WORK ORDER
With both ends included, repeat exactly the lines of the entries below from the one containing "drt-total-wl_um: 3920" down to the one containing "clkLatencyLatePin_ps: 280", and no others.

[Stored data entries]
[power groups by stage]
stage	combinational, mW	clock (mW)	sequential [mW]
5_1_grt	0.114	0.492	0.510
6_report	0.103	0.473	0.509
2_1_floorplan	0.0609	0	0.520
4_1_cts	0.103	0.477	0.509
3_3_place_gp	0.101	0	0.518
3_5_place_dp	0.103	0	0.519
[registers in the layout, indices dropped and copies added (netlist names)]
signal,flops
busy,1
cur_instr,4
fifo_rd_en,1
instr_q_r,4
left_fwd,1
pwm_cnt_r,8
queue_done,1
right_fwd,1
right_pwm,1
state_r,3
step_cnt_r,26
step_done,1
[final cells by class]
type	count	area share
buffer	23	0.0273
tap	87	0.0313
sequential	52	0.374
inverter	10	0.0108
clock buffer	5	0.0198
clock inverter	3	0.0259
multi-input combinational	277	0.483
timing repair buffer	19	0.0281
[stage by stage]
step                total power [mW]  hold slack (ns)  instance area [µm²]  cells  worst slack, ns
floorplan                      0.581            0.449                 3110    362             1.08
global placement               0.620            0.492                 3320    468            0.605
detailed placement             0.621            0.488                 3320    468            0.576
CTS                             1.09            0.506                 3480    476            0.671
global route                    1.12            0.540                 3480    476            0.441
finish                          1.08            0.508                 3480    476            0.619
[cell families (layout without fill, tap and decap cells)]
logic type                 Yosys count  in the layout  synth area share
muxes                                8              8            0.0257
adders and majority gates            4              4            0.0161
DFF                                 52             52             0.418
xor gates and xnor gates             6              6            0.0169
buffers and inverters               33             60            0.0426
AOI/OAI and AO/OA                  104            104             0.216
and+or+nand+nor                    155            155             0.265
[config.mk]
export PLATFORM = sky130hd
export DESIGN_NAME = assign_trail
export DESIGN_NICKNAME = d
export VERILOG_FILES = /design/src/rtl/assign_trail.sv
export SDC_FILE = /design/constraint.sdc
export NUM_CORES = 1
export LEC_CHECK = 0
export CAP_MARGIN = 40
export CORE_MARGIN = 3
export CORE_UTILIZATION = 51
export DETAILED_ROUTE_END_ITERATION = 12
export PLACE_DENSITY = 0.82
export SLEW_MARGIN = 15
export SYNTH_ARGS = -nofsm -noshare
export SYNTH_HDL_FRONTEND = slang
export SYNTH_SLANG_ARGS = --single-unit
[constraint.sdc]
create_clock -name clk -period 3.7 [get_ports clk]
set_clock_uncertainty 0.05 [all_clocks]
set_input_delay 0.555 -clock clk [delete_from_list [all_inputs] [get_ports clk]]
set_output_delay 0.555 -clock clk [all_outputs]
set_load 0.02 [all_outputs]
**config.mk**
```make
export PLATFORM = sky130hd
export DESIGN_NAME = pwm_deadtime_out
export DESIGN_NICKNAME = d
export VERILOG_FILES = /design/src/rtl/pwm_deadtime_out.sv
export SDC_FILE = /design/constraint.sdc
export NUM_CORES = 1
export LEC_CHECK = 0
export ABC_AREA = 1
export CAP_MARGIN = 20
export CORE_ASPECT_RATIO = 0.8
export CORE_UTILIZATION = 40
export CTS_CLUSTER_SIZE = 40
export DETAILED_ROUTE_END_ITERATION = 16
export GPL_TIMING_DRIVEN = 0
export PLACE_DENSITY_LB_ADDON = 0.2
export REMOVE_ABC_BUFFERS = 1
export SLEW_MARGIN = 20
export SYNTH_ARGS = -nofsm -noshare
export SYNTH_HDL_FRONTEND = slang
export SYNTH_SLANG_ARGS = --single-unit
export TNS_END_PERCENT = 1
```
**constraint.sdc**
```tcl
create_clock -name clk -period 1.73 [get_ports clk]
set_clock_uncertainty 0.15 [all_clocks]
set_input_delay 0.2595 -clock clk [delete_from_list [all_inputs] [get_ports clk]]
set_output_delay 0.2595 -clock clk [all_outputs]
set_load 0.005 [all_outputs]
```
**src/rtl/pwm_deadtime_out.sv**
```systemverilog
`default_nettype none
// ============================================================================
// Module   : pwm_deadtime_out
// Function : PWM gate-drive output stage. It drives complementary or
//            single-ended outputs with dead time and shadowed configuration.
//            Optional macro PWM_FAULT_LATCH_EN makes the fault input sticky.
// Revision : 1.0
// ============================================================================
module pwm_deadtime_out #(
  parameter int DT_WIDTH = 8
) (
  input  logic                clk,
  input  logic                rst_n,
  input  logic                enable,
  input  logic                pwm_raw,
  input  logic                period_end,
  input  logic [DT_WIDTH-1:0] dead_cycles_i,
  input  logic                invert_i,
  input  logic                complementary_i,
  input  logic                fault_i,
  input  logic                fault_clr_i,
  output logic                pwm_hi_o,
  output logic                pwm_lo_o,
  output logic                dt_active_o,
  output logic                cfg_applied_o,
  output logic                fault_o
);

  typedef enum logic [2:0] {
    S_IDLE     = 3'd0,
    S_HI_ON    = 3'd1,
    S_DT_TO_LO = 3'd2,
    S_LO_ON    = 3'd3,
    S_DT_TO_HI = 3'd4
  } state_t;

  state_t              r_state;
  state_t              w_state_nxt;
  logic [DT_WIDTH-1:0] r_dt_cnt;
  logic [DT_WIDTH-1:0] w_dt_cnt_nxt;
  logic [DT_WIDTH-1:0] r_dead_s;
  logic                r_invert_s;
  logic                r_comp_s;
  logic                r_pwm_hi;
  logic                r_pwm_lo;
  logic                r_dt_active;
  logic                r_cfg_applied;
  logic                w_fault_eff;
  logic                w_off;
  logic                w_target;
  logic [DT_WIDTH-1:0] w_d;
  logic                w_d_zero;
  logic [DT_WIDTH-1:0] w_dt_load;

  // Shadows follow the inputs while disabled, otherwise only at period ends
  always_ff @(posedge clk) begin
    if (!rst_n) begin
      r_dead_s      <= '0;
      r_invert_s    <= 1'b0;
      r_comp_s      <= 1'b0;
      r_cfg_applied <= 1'b0;
    end else begin
      if (!enable || period_end) begin
        r_dead_s   <= dead_cycles_i;
        r_invert_s <= invert_i;
        r_comp_s   <= complementary_i;
      end
      r_cfg_applied <= enable && period_end;
    end
  end

`ifdef PWM_FAULT_LATCH_EN
  logic r_fault;

  always_ff @(posedge clk) begin
    if (!rst_n) begin
      r_fault <= 1'b0;
    end else if (fault_i) begin
      r_fault <= 1'b1;
    end else if (fault_clr_i) begin
      r_fault <= 1'b0;
    end
  end

  assign w_fault_eff = r_fault | fault_i;
  assign fault_o     = r_fault;
`else
  logic w_unused_fault_clr;

  assign w_unused_fault_clr = fault_clr_i;
  assign w_fault_eff        = fault_i;
  assign fault_o            = 1'b0;
`endif

  assign w_off     = !enable || w_fault_eff;
  assign w_target  = pwm_raw ^ r_invert_s;
  assign w_d       = r_comp_s ? r_dead_s : '0;
  assign w_d_zero  = (w_d == '0);
  assign w_dt_load = w_d_zero ? '0 : (w_d - DT_WIDTH'(1));

  always_comb begin
    w_state_nxt  = r_state;
    w_dt_cnt_nxt = r_dt_cnt;
    if (w_off) begin
      w_state_nxt  = S_IDLE;
      w_dt_cnt_nxt = '0;
    end else begin
      case (r_state)
        S_IDLE: begin
          w_dt_cnt_nxt = w_dt_load;
          if (w_target) w_state_nxt = w_d_zero ? S_HI_ON : S_DT_TO_HI;
          else          w_state_nxt = w_d_zero ? S_LO_ON : S_DT_TO_LO;
        end
        S_HI_ON: begin
          if (!w_target) begin
            w_state_nxt  = w_d_zero ? S_LO_ON : S_DT_TO_LO;
            w_dt_cnt_nxt = w_dt_load;
          end
        end
        S_LO_ON: begin
          if (w_target) begin
            w_state_nxt  = w_d_zero ? S_HI_ON : S_DT_TO_HI;
            w_dt_cnt_nxt = w_dt_load;
          end
        end
        // A target that reverts mid dead time returns to the side still safe
        S_DT_TO_HI: begin
          if (!w_target) begin
            w_state_nxt  = S_LO_ON;
            w_dt_cnt_nxt = '0;
          end else if (r_dt_cnt == '0) begin
            w_state_nxt = S_HI_ON;
          end else begin
            w_dt_cnt_nxt = r_dt_cnt - DT_WIDTH'(1);
          end
        end
        S_DT_TO_LO: begin
          if (w_target) begin
            w_state_nxt  = S_HI_ON;
            w_dt_cnt_nxt = '0;
          end else if (r_dt_cnt == '0) begin
            w_state_nxt = S_LO_ON;
          end else begin
            w_dt_cnt_nxt = r_dt_cnt - DT_WIDTH'(1);
          end
        end
        default: begin
          w_state_nxt  = S_IDLE;
          w_dt_cnt_nxt = '0;
        end
      endcase
    end
  end

  always_ff @(posedge clk) begin
    if (!rst_n) begin
      r_state     <= S_IDLE;
      r_dt_cnt    <= '0;
      r_pwm_hi    <= 1'b0;
      r_pwm_lo    <= 1'b0;
      r_dt_active <= 1'b0;
    end else begin
      r_state     <= w_state_nxt;
      r_dt_cnt    <= w_dt_cnt_nxt;
      r_pwm_hi    <= (w_state_nxt == S_HI_ON);
      r_pwm_lo    <= (w_state_nxt == S_LO_ON) && r_comp_s;
      r_dt_active <= (w_state_nxt == S_DT_TO_LO) || (w_state_nxt == S_DT_TO_HI);
    end
  end

  assign pwm_hi_o      = r_pwm_hi;
  assign pwm_lo_o      = r_pwm_lo;
  assign dt_active_o   = r_dt_active;
  assign cfg_applied_o = r_cfg_applied;

endmodule
`default_nettype wire

```
==> qor.yml, run 1 <==
power_and_ir_drop:
  intPower_uw: 906
  p_leak_uw: 0.000840
  powerDensity_nw_per_um2: 737
  pwr-share-seq_pct: 48.2
  combPwrFrac_pct: 25.5
  netSwitchingPower_uw: 406
  clockPowerShare_pct: 26.3
  power_uw: 1310
  vdd_ir_drop_max_mv: 0.469
  switching_share_pct: 30.9
flow_run:
  max_cap_viol_count: 0
drt:
  dr.pass1.iters: 4
  drt-total-wl_um: 2980
  via_per_inst: 4.75
  ant_nets: 0
  drcViolationCount: 0
  drtIter0Drc: 129
  wl_per_cell_um: 10.4
  vias: 1362
critical_path:
  path_max_fanout: 9
  crit_required_ps: 1790
  cp_slowest_stage_delay_ps: 360
  cp_top_family: "simple AND/OR/NAND/NOR gates"
  path_cells: "inv_1 > ha_1 > inv_1 > nor2_1 > nand2_2 > nand3_1 > a21boi_0 > nand3_1 > nand2_1 > nand2_1 > nor2_1"
  reg2regPathDepth: 11
  critPathCaptureType: "flip-flop"
  cp_slowest_cell: "dfxtp_2"
  crit_buf_inv: 2
  path_class: "reg -> reg"
  worstPathArrival_ps: 1810
  critPathLaunchType: "flip-flop"
  cp.depth: 11
place:
  dp_hpwl_um: 2280
  gp_congestion: 0.786
  dp.cells: 283
  port_buffers: 19
  dp_slack_ps: -387
  placed_area_um2: 1670
timing:
  fin_ws_ps: -22.2
  setup_viol: 1
  rsz0062_at_grt: "yes"
  hold_violations: 0
  min_period_ps: 1750
  min_period_over_period_pct: 101
  slew_violations: 0
  max_freq_ghz: 0.571
synth:
  synthCells: 226
  ys_top_cells_by_area: "dfxtp_1, nand2_1, nor2_1, nand3_1, inv_1"
  synth_area_um2: 1460
  ys_seq_elements: 25
  synth_top_area_share_pct: 34.4
  yosys_warnings: 0
  yosys.area.top_type: "dfxtp_1"
  synth_cell_types: 26
  ys_seq_area_share_pct: 34.4
  syn_area_per_cell_um2: 6.44
clocking:
  ctsLongestPathBuffers: 2
  cts_setup_buffers: 0
  cts_buffers: 3
  cts_sinks: 25
  cts-root-buf: "clkbuf_8"
  htree_levels: 1
  clkLatencyLatePin_ps: 270
  clk_pin_slew_ps: 90
  cts_tree: "done"
die:
  design.core.area_um2: 3450
  io_pins: 22
  die_y_um: 55.9
  initial_core_util_pct: 42.2
  die_area_um2: 3880
  rows: 19
  fp.dieW_um: 69.4
grt:
  grt_max_degree: 15
  grt_pass1_wl_um: 5220
  antenna_found_initial: 0
  overflow: 0
  grtUsageTotal_pct: 16.8
  first_global_vias: 1187
status:
  outcome: "finished, violations left"
  violations: "negative setup slack"
hold_path:
  hold_depth: 2
  hp-class: "reg -> reg"
finish:
  final-seq-area_um2: 507
  layout.cells.non_filler: 287
  multi_input_area_um2: 898
  utilization_pct: 51.7
  fin_nets: 266
  diodes: 0
  fillCellCount: 374
  final_area_um2: 1780
  drive_gt1_share_pct: 10.6
  area_delta_synth_final_pct: 22.4
==> cell type report <==
class                           instances  share of cell area [%]
Clock inverter                          1                   0.281
Timing Repair Buffer                   19                    10.6
Clock buffer                            3                    2.32
Sequential cell                        25                    28.5
Tap cell                               42                    2.95
Inverter                               23                    4.92
Multi-Input combinational cell        174                    50.5
==> through the flow <==
step / setup TNS, ps / hold WS [ps]
6_report: -22.2 / 336
5_1_grt: -772 / 360
3_5_place_dp: -7770 / 321
2_1_floorplan: 0 / 223
4_1_cts: -13.4 / 329
3_3_place_gp: -7370 / 316
==> worst min-delay path: cells and delay by family, from the launching register on <==
| kind | cells | cell delay (ps) |
|---|---|---|
| flip-flops | 1 | 330 |
| AND/OR/NAND/NOR | 1 | 60 |
| AO/OA/AOI/OAI | 1 | 50 |
==> sequential cells by signal, indices dropped and copies added (netlist names) <==
signal	flops
r_state	3
pwm_hi_o	1
r_invert_s	1
pwm_lo_o	1
r_comp_s	1
r_dt_cnt	8
r_dead_s	8
dt_active_o	1
cfg_applied_o	1
==> cells in the mapped netlist <==
cell type  number
clkbuf_1        2
nand4_1         3
xor2_2          1
o21ai_2         2
buf_4           1
o22ai_1         3
nand3_1        16
o211ai_1        1
a21o_2          1
a21boi_0        1
ha_1            3
inv_1          20
nand2_2         3
xnor2_1         2
o21ai_1         2
conb_1          1
nor2_1         45
nand2_1        58
clkinv_1        1
o21ai_0        13
dfxtp_1        25
nand3b_1        1
xor2_1          8
inv_2           2
buf_6           1
a21oi_1        10
==> power by group through the flow <==
stage	Clock, uW	Combinational (uW)	Sequential, uW
2_1_floorplan	0	225	638
3_3_place_gp	0	317	643
3_5_place_dp	0	318	643
4_1_cts	359	332	632
5_1_grt	372	384	637
6_report	345	334	633
==> logic make-up (layout without fill, tap and decap cells) <==
group                    after synthesis  in the layout  share of synthesized area [%]
other                                  1              1                          0.258
AO/OA/AOI/OAI                         33             33                           12.7
adder cells (fa/ha/maj)                3              3                           2.58
XOR/XNOR                              11             11                           7.14
flip-flops                            25             25                           34.4
AND/OR/NAND/NOR                      126            126                           35.2
buffers and inverters                 27             46                           7.74
==> routing by layer <==
layer	track usage, %	part of all wire [%]	wire [um]
met4	7.00	1.7	50
met5	0	0	0
met3	3.80	3.5	104
met2	24.1	41	1210
met1	24.1	54	1620
==> worst paths after layout <==
path               start  slack [ps]           to
min          r_dt_cnt[1]         340  r_dt_cnt[1]
max          r_dt_cnt[0]         -20  dt_active_o
max reg2reg  r_dt_cnt[0]         -20  dt_active_o
min reg2reg  r_dt_cnt[1]         340  r_dt_cnt[1]
==> cell usage in the layout, fill, tap and decap left out <==
master and instances:
nand2_1 55, nor2_1 41, dfxtp_1 22, inv_1 20, clkdlybuf4s50_1 18, nand3_1 16
o21ai_0 13, a21oi_1 10, xor2_1 8, nand2_2 6, nor2_2 4, nand4_1 3
o22ai_1 3, clkbuf_8 3, clkinv_2 2, o21ai_1 2, inv_2 2, ha_1 2
dfxtp_2 2, xor2_4 1, nand3b_1 1, xnor2_2 1, a21boi_0 1, a21o_2 1
o21ai_4 1, xnor2_1 1, o211ai_1 1, o21ai_2 1, ha_4 1, conb_1 1
dlygate4sd2_1 1, dfxtp_4 1
==> timing repair <==
| action | CTS | global route |
|---|---|---|
| hold buffers | 0 | 0 |
| pin swaps | 0 | 1 |
| gates cloned | 0 | 0 |
| endpoints found under the hold margin | 0 | 0 |
| setup endpoints to repair | 23 | 22 |
| resized for setup | 14 | 4 |
(Power assumes the default switching activity.)
==> inputs of run 2 (changes only) <==
- ABC_AREA: 1 -> default
- DONT_BUFFER_PORTS: default -> 1
- HOLD_SLACK_MARGIN: default -> 0.1
==> qor.yml, run 2 <==
critical_path:
  worstPathArrival_ps: 1880
  cp-startpoint: "r_comp_s"
  reg2regPathDepth: 8
  crit_required_ps: 1790
  r2r_end: "dt_active_o"
  path_max_fanout: 5
  path_cells: "nand2_2 > ha_4 > nor2b_2 > a31o_4 > nor3_4 > nor4_4 > buf_4 > a211oi_2"
  path_class: "reg -> reg"
  rr_startpoint: "r_comp_s"
  critPathCaptureType: "flip-flop"
  crit_buf_inv: 1
  rrSetupSlack_ps: -90
  critPathLaunchType: "flip-flop"
  cp_top_family: "simple AND/OR/NAND/NOR gates"
  cp_slowest_stage_delay_ps: 390
  cp_slowest_cell: "dfxtp_4"
finish:
  diodes: 0
  drive_gt1_share_pct: 29.2
  area_delta_synth_final_pct: 37.0
  final-seq-area_um2: 533
  layout_common_cells: "nand2_1, buf_4, dfxtp_1, dlygate4sd3_1, a21boi_0"
  fin_nets: 233
  fillCellCount: 307
  multi_input_area_um2: 1120
  reg.largest.list: "r_dead_s (8), r_dt_cnt (8), r_state (3)"
  utilization_pct: 58.1
  final_common_cell: "nand2_1"
synth:
  synth_common_cells: "nand2_1, dfxtp_1, a21boi_0, nor2_1"
  yosys.cell_count.top_type: "nand2_1"
  synth-main-ff-cell: "dfxtp_1"
  synthCells: 187
  synth-async-reset-ratio_pct: 0
  yosys_warnings: 0
  ys_top_cells_by_area: "dfxtp_1, nand2_1, a21boi_0, a22o_1, nand3_1"
  synth_area_um2: 1480
  synth_enable_flop_cells: 0
  syn_area_per_cell_um2: 7.93
  ys_seq_elements: 25
  synth_cell_types: 48
  yosys.area.top_type: "dfxtp_1"
  synth_top_area_share_pct: 33.8
  ys_seq_area_share_pct: 33.8
timing:
  min_period_over_period_pct: 105
  relSlewSlack_pct: 54.5
  slew_violations: 0
  rsz0062_at_grt: "yes"
  min_period_ps: 1820
  tightest_slew_ps: 679
  fin_ws_ps: -93.4
  setup_viol: 12
  hold_violations: 0
  max_freq_ghz: 0.548
drt:
  vias: 1473
  dr.pass1.iters: 5
  wl_per_cell_um: 15.4
  drcViolationCount: 0
  drt-total-wl_um: 3920
  ant_nets: 0
  drtIter0Drc: 47
  via_per_inst: 5.80
hold_path:
  min_from: "pwm_raw"
  hold_depth: 2
  hp-class: "in -> reg"
  hold_path_end: "r_state[1]"
clocking:
  cts_sinks: 25
  cts_tree: "done"
  clkLatencyLatePin_ps: 280
  cts_buffers: 3
  hold_buffers: 13
  clk_pin_slew_ps: 100
  ctsLongestPathBuffers: 2
  htree_levels: 1
  cts-root-buf: "clkbuf_8"
power_and_ir_drop:
  vdd_ir_drop_max_mv: 0.528
  p_leak_uw: 0.000794
  power_uw: 1340
  powerDensity_nw_per_um2: 661
grt:
  grt_pass1_wl_um: 6350
  first_global_vias: 1384
  overflow: 0
  grtUsageTotal_pct: 20.6
  grt_max_degree: 17
  antenna_found_initial: 0
die:
  rows: 19
  io_pins: 22
  design.core.area_um2: 3490
  initial_core_util_pct: 42.4
  die_area_um2: 3960
  die_y_um: 56.5
  fp.dieW_um: 70.1
place:
  dp_hpwl_um: 2450
  gp_congestion: 0.851
  port_buffers: 0
status:
  outcome: "finished, violations left"
  violations: "negative setup slack"
flow_run:
  max_cap_viol_count: 0
==> run 2: cell count changes after synthesis, sizes merged, moves of 8 or more <==
cell	previous run	this run
nor2	45	10
o21ai	17	7
nor3	0	8
nand2	61	33
a21boi	1	11
inv	22	5
nand3	16	8
xor2	9	1
==> run 2: final cells by class <==
| type | instances | area share (%) |
|---|---|---|
| Clock buffer | 3 | 2.03 |
| Timing Repair Buffer | 29 | 12.6 |
| Sequential cell | 25 | 26.2 |
| Inverter | 5 | 0.924 |
| Multi-Input combinational cell | 149 | 55.1 |
| Clock inverter | 1 | 0.431 |
| Tap cell | 42 | 2.59 |
==> run 2: cell families after synthesis <==
kind of cell / count (synthesis) / synth area share [%]
buf+inv: 13 / 3.63
simple gates: 90 / 31.4
compound gates: 49 / 23.5
mux: 2 / 1.35
fa+ha+maj: 3 / 2.53
flops: 25 / 33.8
other cells: 1 / 0.253
xor+xnor: 4 / 3.63
==> run 2: how the worst max path moves through the flow <==
stage | slack [ps] | end | cells past startpoint
finish | -90 | dt_active_o | 8
global route | -120 | dt_active_o | 8
CTS | -50 | pwm_lo_o | 6
detailed placement | -450 | dt_active_o | 7
global placement | -380 | r_dt_cnt[0] | 7
floorplan | -140 | dt_active_o | 7
==> run 2: power by group <==
| group | leakage [uW] | internal (uW) | switching, uW | total (uW) |
|---|---|---|---|---|
| clock network | 0.0000261 | 170 | 217 | 386 |
| registers | 0.000211 | 594 | 28.9 | 623 |
| logic | 0.000556 | 170 | 164 | 333 |
| total | 0.000794 | 933 | 409 | 1340 |
==> run 2: what timing repair did <==
action | 4_1_cts | 5_1_grt
buffers inserted | 16 | 0
pin swaps | 11 | 4
endpoints found under the hold margin | 12 | 1
setup endpoints to repair | 13 | 15
gates resized for setup | 47 | 10
==> run 2: per-stage QoR <==
step / hold slack (ps) / worst slack, ps / setup TNS (ps) / instances / area (um^2)
finish: 56.9 / -93.4 / -448 / 254 / 2030
global route: 78.1 / -123 / -1290 / 254 / 2030
CTS: 67.5 / -49.5 / -180 / 254 / 1990
detailed placement: 264 / -448 / -4510 / 221 / 1500
global placement: 259 / -377 / -4200 / 221 / 1500
floorplan: 255 / -138 / -1070 / 179 / 1450
==> run 2: per-layer routing <==
metal | global-route usage, % | vias up | part of all wire [%]
met5 | 0 | - | 0
li1 | - | 725 | -
met2 | 32.8 | 47 | 46
met4 | 8.29 | 0 | 2.6
met1 | 27.4 | 691 | 46
met3 | 3.95 | 10 | 5.1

RESPONSE BOX
  drt-total-wl_um: 3920
  ant_nets: 0
  drtIter0Drc: 47
  via_per_inst: 5.80
hold_path:
  min_from: "pwm_raw"
  hold_depth: 2
  hp-class: "in -> reg"
  hold_path_end: "r_state[1]"
clocking:
  cts_sinks: 25
  cts_tree: "done"
  clkLatencyLatePin_ps: 280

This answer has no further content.